A Practical Model Study on the Mechanism of Clay Landslide under Static Loads: From the Perspective of Major Crack–Stress–Displacement

Abstract

Stability assessment of cracked clay slopes has been a research hotspot in geotechnical engineering in recent years. The assessment work should include crack initiation/development and stability evaluation. However, there has been no universal method for predicting crack evolution until now. In addition, scholars have paid little attention to the coupling relationship between the evolution of cracks and the progressive failure process of macroscopic clay slopes and have seldom studied the ubiquitous diagonal cracks in clay slopes.

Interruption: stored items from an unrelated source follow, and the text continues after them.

From an optimization exercise on the open Yosys and OpenROAD flow, aimed at small area, a short achievable clock period and few clock cycles per item; shortcuts taken in it are not production practice. The RTL was checked by simulation tests, not by an equivalence proof against the original design.

$ cat run.sh
#!/bin/bash
# synth_recipe.tcl (not shown) runs the flow's synth.tcl, then flattens the netlist and writes it again
# the make line also repeats each setting of config.mk as NAME=value (left out here)
make -C /OpenROAD-flow-scripts/flow DESIGN_CONFIG=/design/flow/config.mk WORK_HOME=/design/flow/orfs CLKGATE_MAP_FILE= SYNTH_SCRIPT=/design/flow/synth_recipe.tcl finish
$ cat config.mk
export PLATFORM = sky130hd
export DESIGN_NAME = henma_angle_unit
export DESIGN_NICKNAME = henma_angle_unit
export VERILOG_FILES = /design/flow/design.v
export SDC_FILE = /design/flow/constraint.sdc
export NUM_CORES = 4
export LEC_CHECK = 0
export CAP_MARGIN = 20
export CORE_MARGIN = 2
export CORE_UTILIZATION = 40
export SLEW_MARGIN = 20
$ cat constraint.sdc
create_clock -name core_clock -period 17.0 [get_ports {clk}]
set_input_delay 3.4000 -clock core_clock [delete_from_list [all_inputs] [get_ports {clk}]]
set_output_delay 3.4000 -clock core_clock [all_outputs]
set_load 0.01 [all_outputs]
This design comes from an exercise in tuning for small area, a short achievable clock period and few clock cycles per item on the open sky130 flow, not from production work. Where RTL was checked, it was by simulation tests only, not by an equivalence proof against the original.

==> delta <==
==> flow/design.v <==
module kdf_sha256 (
    input  wire         clk,
    input  wire         rst,
    input  wire         in_valid,
    output wire         in_ready,
    input  wire         in_first,
    input  wire [511:0] in_block,
    output wire         out_valid,
    input  wire         out_ready,
    output wire [255:0] out_digest
);
    localparam [255:0] IV = {32'h6a09e667, 32'hbb67ae85, 32'h3c6ef372, 32'ha54ff53a,
                             32'h510e527f, 32'h9b05688c, 32'h1f83d9ab, 32'h5be0cd19};
    reg [6:0]  q;
    reg        pend;         
    reg        ovld;         
    reg        add_r, go_r, first_r, cur_first;
    reg [3:0]  rph;          
    reg        hen;          
    reg        sel_h;        
    reg        sel_iv;       
    reg        ld_iv;        
    reg [31:0] a, b, c, d, e, f, g, h;
    reg [31:0] H0, H1, H2, H3, H4, H5, H6, H7;
    reg [31:0] w [0:15];     
    reg [31:0] hkw;          
    wire rnd   = ~q[6];
    reg [31:0] k_t;
    always @(*) begin
        case (q[5:0])
            6'd0: k_t = 32'h71374491;
            6'd1: k_t = 32'hb5c0fbcf;
            6'd2: k_t = 32'he9b5dba5;
            6'd3: k_t = 32'h3956c25b;
            6'd4: k_t = 32'h59f111f1;
            6'd5: k_t = 32'h923f82a4;
            6'd6: k_t = 32'hab1c5ed5;
            6'd7: k_t = 32'hd807aa98;
            6'd8: k_t = 32'h12835b01;
            6'd9: k_t = 32'h243185be;
            6'd10: k_t = 32'h550c7dc3;
            6'd11: k_t = 32'h72be5d74;
            6'd12: k_t = 32'h80deb1fe;
            6'd13: k_t = 32'h9bdc06a7;
            6'd14: k_t = 32'hc19bf174;
            6'd15: k_t = 32'he49b69c1;
            6'd16: k_t = 32'hefbe4786;
            6'd17: k_t = 32'h0fc19dc6;
            6'd18: k_t = 32'h240ca1cc;
            6'd19: k_t = 32'h2de92c6f;
            6'd20: k_t = 32'h4a7484aa;
            6'd21: k_t = 32'h5cb0a9dc;
            6'd22: k_t = 32'h76f988da;
            6'd23: k_t = 32'h983e5152;
            6'd24: k_t = 32'ha831c66d;
            6'd25: k_t = 32'hb00327c8;
            6'd26: k_t = 32'hbf597fc7;
            6'd27: k_t = 32'hc6e00bf3;
            6'd28: k_t = 32'hd5a79147;
            6'd29: k_t = 32'h06ca6351;
            6'd30: k_t = 32'h14292967;
            6'd31: k_t = 32'h27b70a85;
            6'd32: k_t = 32'h2e1b2138;
            6'd33: k_t = 32'h4d2c6dfc;
            6'd34: k_t = 32'h53380d13;
            6'd35: k_t = 32'h650a7354;
            6'd36: k_t = 32'h766a0abb;
            6'd37: k_t = 32'h81c2c92e;
            6'd38: k_t = 32'h92722c85;
            6'd39: k_t = 32'ha2bfe8a1;
            6'd40: k_t = 32'ha81a664b;
            6'd41: k_t = 32'hc24b8b70;
            6'd42: k_t = 32'hc76c51a3;
            6'd43: k_t = 32'hd192e819;
            6'd44: k_t = 32'hd6990624;
            6'd45: k_t = 32'hf40e3585;
            6'd46: k_t = 32'h106aa070;
            6'd47: k_t = 32'h19a4c116;
            6'd48: k_t = 32'h1e376c08;
            6'd49: k_t = 32'h2748774c;
            6'd50: k_t = 32'h34b0bcb5;
            6'd51: k_t = 32'h391c0cb3;
            6'd52: k_t = 32'h4ed8aa4a;
            6'd53: k_t = 32'h5b9cca4f;
            6'd54: k_t = 32'h682e6ff3;
            6'd55: k_t = 32'h748f82ee;
            6'd56: k_t = 32'h78a5636f;
            6'd57: k_t = 32'h84c87814;
            6'd58: k_t = 32'h8cc70208;
            6'd59: k_t = 32'h90befffa;
            6'd60: k_t = 32'ha4506ceb;
            6'd61: k_t = 32'hbef9a3f7;
            6'd62: k_t = 32'hc67178f2;
            default: k_t = 32'h428a2f98;
        endcase
    end
    wire [31:0] s1  = {e[5:0], e[31:6]} ^ {e[10:0], e[31:11]} ^ {e[24:0], e[31:25]};
    wire [31:0] ch  = (e & f) ^ (~e & g);
    wire [31:0] s0  = {a[1:0], a[31:2]} ^ {a[12:0], a[31:13]} ^ {a[21:0], a[31:22]};
    wire [31:0] maj = (a & b) ^ (a & c) ^ (b & c);
    wire [31:0] x_s = s1 ^ ch ^ hkw;
    wire [31:0] x_c = {((s1[30:0] & ch[30:0]) | (s1[30:0] & hkw[30:0]) | (ch[30:0] & hkw[30:0])), 1'b0};
    wire [31:0] e_s = x_s ^ x_c ^ d;
    wire [31:0] e_c = {((x_s[30:0] & x_c[30:0]) | (x_s[30:0] & d[30:0]) | (x_c[30:0] & d[30:0])), 1'b0};
    wire [31:0] e_rnd = e_s + e_c;
    wire [31:0] y_s = x_s ^ x_c ^ s0;
    wire [31:0] y_c = {((x_s[30:0] & x_c[30:0]) | (x_s[30:0] & s0[30:0]) | (x_c[30:0] & s0[30:0])), 1'b0};
    wire [31:0] z_s = y_s ^ y_c ^ maj;
    wire [31:0] z_c = {((y_s[30:0] & y_c[30:0]) | (y_s[30:0] & maj[30:0]) | (y_c[30:0] & maj[30:0])), 1'b0};
    wire [31:0] a_rnd = z_s + z_c;
    wire [31:0] w15 = w[15];
    wire [31:0] k_s = g ^ k_t ^ w15;
    wire [31:0] k_c = {((g[30:0] & k_t[30:0]) | (g[30:0] & w15[30:0]) | (k_t[30:0] & w15[30:0])), 1'b0};
    wire [31:0] iv_a = ({32{rph[0]}} & IV[159:128]) | ({32{rph[1]}} & IV[191:160]) |
                       ({32{rph[2]}} & IV[223:192]) | ({32{rph[3]}} & IV[255:224]);
    wire [31:0] iv_e = ({32{rph[0]}} & IV[31:0])    | ({32{rph[1]}} & IV[63:32]) |
                       ({32{rph[2]}} & IV[95:64])   | ({32{rph[3]}} & IV[127:96]);
    wire [31:0] ha   = ({32{sel_h}} & H3) | ({32{sel_iv}} & iv_a);
    wire [31:0] he   = ({32{sel_h}} & H7) | ({32{sel_iv}} & iv_e);
    wire [31:0] sum_a = d + ha;
    wire [31:0] sum_e = h + he;
    wire [31:0] a_ring = ld_iv ? iv_a : sum_a;
    wire [31:0] e_ring = ld_iv ? iv_e : sum_e;
    wire [31:0] w1  = w[1];
    wire [31:0] w14 = w[14];
    wire [31:0] ls0 = {w1[6:0], w1[31:7]} ^ {w1[17:0], w1[31:18]} ^ (w1 >> 3);
    wire [31:0] ls1 = {w14[16:0], w14[31:17]} ^ {w14[18:0], w14[31:19]} ^ (w14 >> 10);
    wire [31:0] w_new = ls1 + w[9] + ls0 + w[0];
    reg  [31:0] w_in;      
    always @(*) begin
        case (q[3:0])
            4'd14:   w_in = in_block[511:480];
            4'd15:   w_in = in_block[479:448];
            default: w_in = in_block[447 - 32*q[3:0] -: 32];
        endcase
    end
    wire        feed  = q[6] | (q < 7'd14);
    assign in_ready   = (q == 7'd13);
    assign out_valid  = ovld;
    assign out_digest = {H0, H1, H2, H3, H4, H5, H6, H7};
    integer i;
    always @(posedge clk) begin
        a <= rnd ? a_rnd : a_ring;
        b <= a; c <= b; d <= c;
        e <= rnd ? e_rnd : e_ring;
        f <= e; g <= f; h <= g;
        for (i = 0; i < 15; i = i + 1)
            w[i] <= w[i+1];
        w[15] <= feed ? w_in : w_new;
        hkw <= k_s + k_c;
        if (hen) begin
            H0 <= sum_a; H1 <= H0; H2 <= H1; H3 <= H2;
            H4 <= sum_e; H5 <= H4; H6 <= H5; H7 <= H6;
        end
    end
    wire enter_ring = (q == 7'd63) | ((q == 7'd127) & ~go_r);
    wire end_add    = (q == 7'd127) & add_r;
    wire pend_nx    = (q == 7'd63) | (pend & ~end_add);
    wire ovld_nx    = end_add | (ovld & ~out_ready);
    wire add_nx     = pend_nx & ~ovld_nx;
    wire go_nx      = in_valid & ~(pend_nx & ovld_nx);
    always @(posedge clk) begin
        if (rst) begin
            q      <= 7'd124;
            pend   <= 1'b0;
            ovld   <= 1'b0;
            add_r  <= 1'b0;
            go_r   <= 1'b0;
            rph    <= 4'b0001;
            hen    <= 1'b0;
            ld_iv  <= 1'b0;
        end else begin
            pend <= pend_nx;
            ovld <= ovld_nx;
            if (q == 7'd63 || enter_ring)
                q <= 7'd124;
            else
                q <= q + 7'd1;
            if (enter_ring) begin
                add_r   <= add_nx;
                go_r    <= go_nx;
                first_r <= in_first;
                rph     <= 4'b0001;
                hen     <= add_nx;
                sel_h   <= add_nx & ~cur_first;
                sel_iv  <= add_nx & cur_first;
                ld_iv   <= go_nx & in_first;
            end else begin
                rph <= {rph[2:0], 1'b0};
                if (q == 7'd127)
                    hen <= 1'b0;
            end
            if (q == 7'd127 && go_r)
                cur_first <= first_r;
        end
    end
endmodule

In this work, the stress mechanism for initiation and development of major cracks was derived based on unsaturated soil mechanics and critical state soil mechanics considering the tensile, compression, and shear properties of clay. The correctness of the proposed theory was verified by constructing a large-scale, arc-shaped slip surface clay slope model. In the model test, earth pressure cells and displacement gauge were employed to monitor development of stresses within the clay slope and horizontal displacement of the slope shoulder, respectively, under the set load sequence. The results showed that the stress mechanism proposed in this paper could judge not only vertical cracks but also diagonal cracks. Horizontal stresses near the primary crack appeared as a result of stress saltation. The locations and depths of the major cracks could be determined by analyzing the differences in horizontal stress between adjacent measuring points under the same load step. The development of major crack–horizontal stress–displacement had intrinsic consistency, and the initiation and development of major cracks aggravated changes in displacement and horizontal stresses. The perspective of major crack–stress–displacement is helpful to wholly grasp the progressive failure process of cracked clay slopes and provide a reference for prediction of clay landslides.